Your answer is a copy of every line in the records where "entries" appears.

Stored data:

:::

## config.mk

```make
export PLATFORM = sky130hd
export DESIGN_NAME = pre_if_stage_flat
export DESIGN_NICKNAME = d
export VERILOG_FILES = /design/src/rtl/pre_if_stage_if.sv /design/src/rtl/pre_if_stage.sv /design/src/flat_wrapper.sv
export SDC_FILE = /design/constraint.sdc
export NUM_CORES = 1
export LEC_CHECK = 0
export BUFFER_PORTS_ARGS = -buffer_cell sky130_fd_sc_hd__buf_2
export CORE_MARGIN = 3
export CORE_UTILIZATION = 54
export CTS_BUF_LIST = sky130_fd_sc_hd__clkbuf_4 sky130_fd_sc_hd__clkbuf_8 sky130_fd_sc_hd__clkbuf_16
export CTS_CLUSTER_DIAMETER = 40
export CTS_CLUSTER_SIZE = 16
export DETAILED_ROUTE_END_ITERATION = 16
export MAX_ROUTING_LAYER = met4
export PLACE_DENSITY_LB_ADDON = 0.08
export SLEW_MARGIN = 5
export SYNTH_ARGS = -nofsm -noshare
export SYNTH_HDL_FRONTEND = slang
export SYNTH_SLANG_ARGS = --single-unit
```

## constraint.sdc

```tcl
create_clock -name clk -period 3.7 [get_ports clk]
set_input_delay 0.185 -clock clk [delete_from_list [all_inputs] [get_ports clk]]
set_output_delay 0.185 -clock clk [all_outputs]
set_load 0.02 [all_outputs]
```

:::

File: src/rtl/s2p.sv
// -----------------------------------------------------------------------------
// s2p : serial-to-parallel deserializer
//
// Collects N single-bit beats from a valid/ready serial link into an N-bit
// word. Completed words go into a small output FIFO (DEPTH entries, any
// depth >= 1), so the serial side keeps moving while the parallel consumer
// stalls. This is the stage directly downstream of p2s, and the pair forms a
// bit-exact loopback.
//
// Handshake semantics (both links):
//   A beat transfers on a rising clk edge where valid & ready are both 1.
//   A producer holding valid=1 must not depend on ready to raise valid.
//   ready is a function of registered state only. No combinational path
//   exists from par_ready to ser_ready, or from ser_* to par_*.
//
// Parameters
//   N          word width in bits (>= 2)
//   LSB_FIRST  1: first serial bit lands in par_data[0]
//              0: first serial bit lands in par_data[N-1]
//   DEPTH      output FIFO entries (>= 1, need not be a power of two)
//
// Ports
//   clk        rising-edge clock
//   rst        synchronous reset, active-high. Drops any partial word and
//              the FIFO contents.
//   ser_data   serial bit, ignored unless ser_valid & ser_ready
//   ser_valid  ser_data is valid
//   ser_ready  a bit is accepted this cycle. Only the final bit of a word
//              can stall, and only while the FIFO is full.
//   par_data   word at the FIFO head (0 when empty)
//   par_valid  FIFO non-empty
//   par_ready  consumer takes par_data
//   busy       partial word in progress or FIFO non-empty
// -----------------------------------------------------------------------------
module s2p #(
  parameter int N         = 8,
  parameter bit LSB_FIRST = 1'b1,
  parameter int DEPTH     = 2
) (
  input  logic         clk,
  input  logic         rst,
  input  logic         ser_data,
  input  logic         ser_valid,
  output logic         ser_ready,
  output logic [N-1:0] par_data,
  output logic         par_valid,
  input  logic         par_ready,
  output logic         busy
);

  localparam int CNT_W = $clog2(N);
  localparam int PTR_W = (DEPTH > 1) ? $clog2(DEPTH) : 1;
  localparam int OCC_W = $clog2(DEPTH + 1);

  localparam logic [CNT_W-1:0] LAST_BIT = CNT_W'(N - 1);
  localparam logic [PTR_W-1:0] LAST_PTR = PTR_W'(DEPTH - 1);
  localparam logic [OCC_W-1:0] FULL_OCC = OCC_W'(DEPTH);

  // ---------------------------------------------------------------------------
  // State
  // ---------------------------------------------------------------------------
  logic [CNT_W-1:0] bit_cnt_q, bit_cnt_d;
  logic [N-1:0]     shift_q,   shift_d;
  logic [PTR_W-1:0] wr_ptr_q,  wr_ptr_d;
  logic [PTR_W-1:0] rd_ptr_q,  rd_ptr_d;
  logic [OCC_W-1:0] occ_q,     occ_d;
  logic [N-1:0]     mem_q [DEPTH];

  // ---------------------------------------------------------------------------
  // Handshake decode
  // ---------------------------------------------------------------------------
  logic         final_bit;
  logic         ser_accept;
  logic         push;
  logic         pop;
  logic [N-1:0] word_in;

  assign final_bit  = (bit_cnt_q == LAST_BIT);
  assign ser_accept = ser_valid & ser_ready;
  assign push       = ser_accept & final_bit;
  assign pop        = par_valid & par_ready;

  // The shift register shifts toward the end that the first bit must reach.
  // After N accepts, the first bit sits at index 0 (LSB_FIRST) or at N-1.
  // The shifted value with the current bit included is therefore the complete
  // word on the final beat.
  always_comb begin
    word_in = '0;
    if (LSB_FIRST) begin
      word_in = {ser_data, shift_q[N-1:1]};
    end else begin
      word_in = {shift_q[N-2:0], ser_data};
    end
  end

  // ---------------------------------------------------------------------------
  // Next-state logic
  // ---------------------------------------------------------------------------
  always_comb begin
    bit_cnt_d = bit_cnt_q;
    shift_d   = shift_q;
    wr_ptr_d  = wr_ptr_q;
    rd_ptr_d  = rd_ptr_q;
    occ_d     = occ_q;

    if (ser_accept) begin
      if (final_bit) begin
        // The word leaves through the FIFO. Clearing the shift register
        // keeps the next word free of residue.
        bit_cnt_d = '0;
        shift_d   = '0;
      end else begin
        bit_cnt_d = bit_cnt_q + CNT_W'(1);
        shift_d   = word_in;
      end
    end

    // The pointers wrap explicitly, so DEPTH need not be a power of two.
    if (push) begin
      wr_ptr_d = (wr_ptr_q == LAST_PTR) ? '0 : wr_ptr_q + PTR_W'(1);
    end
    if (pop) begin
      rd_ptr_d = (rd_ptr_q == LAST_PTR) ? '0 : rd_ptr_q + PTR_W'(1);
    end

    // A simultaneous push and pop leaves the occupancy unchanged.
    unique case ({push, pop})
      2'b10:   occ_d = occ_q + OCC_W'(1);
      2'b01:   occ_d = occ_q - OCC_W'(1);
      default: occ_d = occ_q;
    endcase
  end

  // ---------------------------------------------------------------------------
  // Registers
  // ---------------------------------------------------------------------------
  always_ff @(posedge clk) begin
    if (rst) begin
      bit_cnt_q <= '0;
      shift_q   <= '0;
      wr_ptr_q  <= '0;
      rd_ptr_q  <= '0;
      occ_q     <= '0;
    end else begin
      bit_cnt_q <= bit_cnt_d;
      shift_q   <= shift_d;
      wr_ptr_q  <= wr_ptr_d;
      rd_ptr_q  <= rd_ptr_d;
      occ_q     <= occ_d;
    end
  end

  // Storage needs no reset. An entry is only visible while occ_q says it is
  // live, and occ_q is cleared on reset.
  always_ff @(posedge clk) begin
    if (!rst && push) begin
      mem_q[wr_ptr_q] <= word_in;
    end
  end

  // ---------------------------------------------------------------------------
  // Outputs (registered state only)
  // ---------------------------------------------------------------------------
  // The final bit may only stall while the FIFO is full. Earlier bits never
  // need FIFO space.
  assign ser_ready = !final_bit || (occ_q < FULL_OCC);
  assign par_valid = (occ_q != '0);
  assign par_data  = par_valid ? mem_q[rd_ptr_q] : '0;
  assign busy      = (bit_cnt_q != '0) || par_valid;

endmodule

:::

Answer to this task:
// word. Completed words go into a small output FIFO (DEPTH entries, any
//   DEPTH      output FIFO entries (>= 1, need not be a power of two)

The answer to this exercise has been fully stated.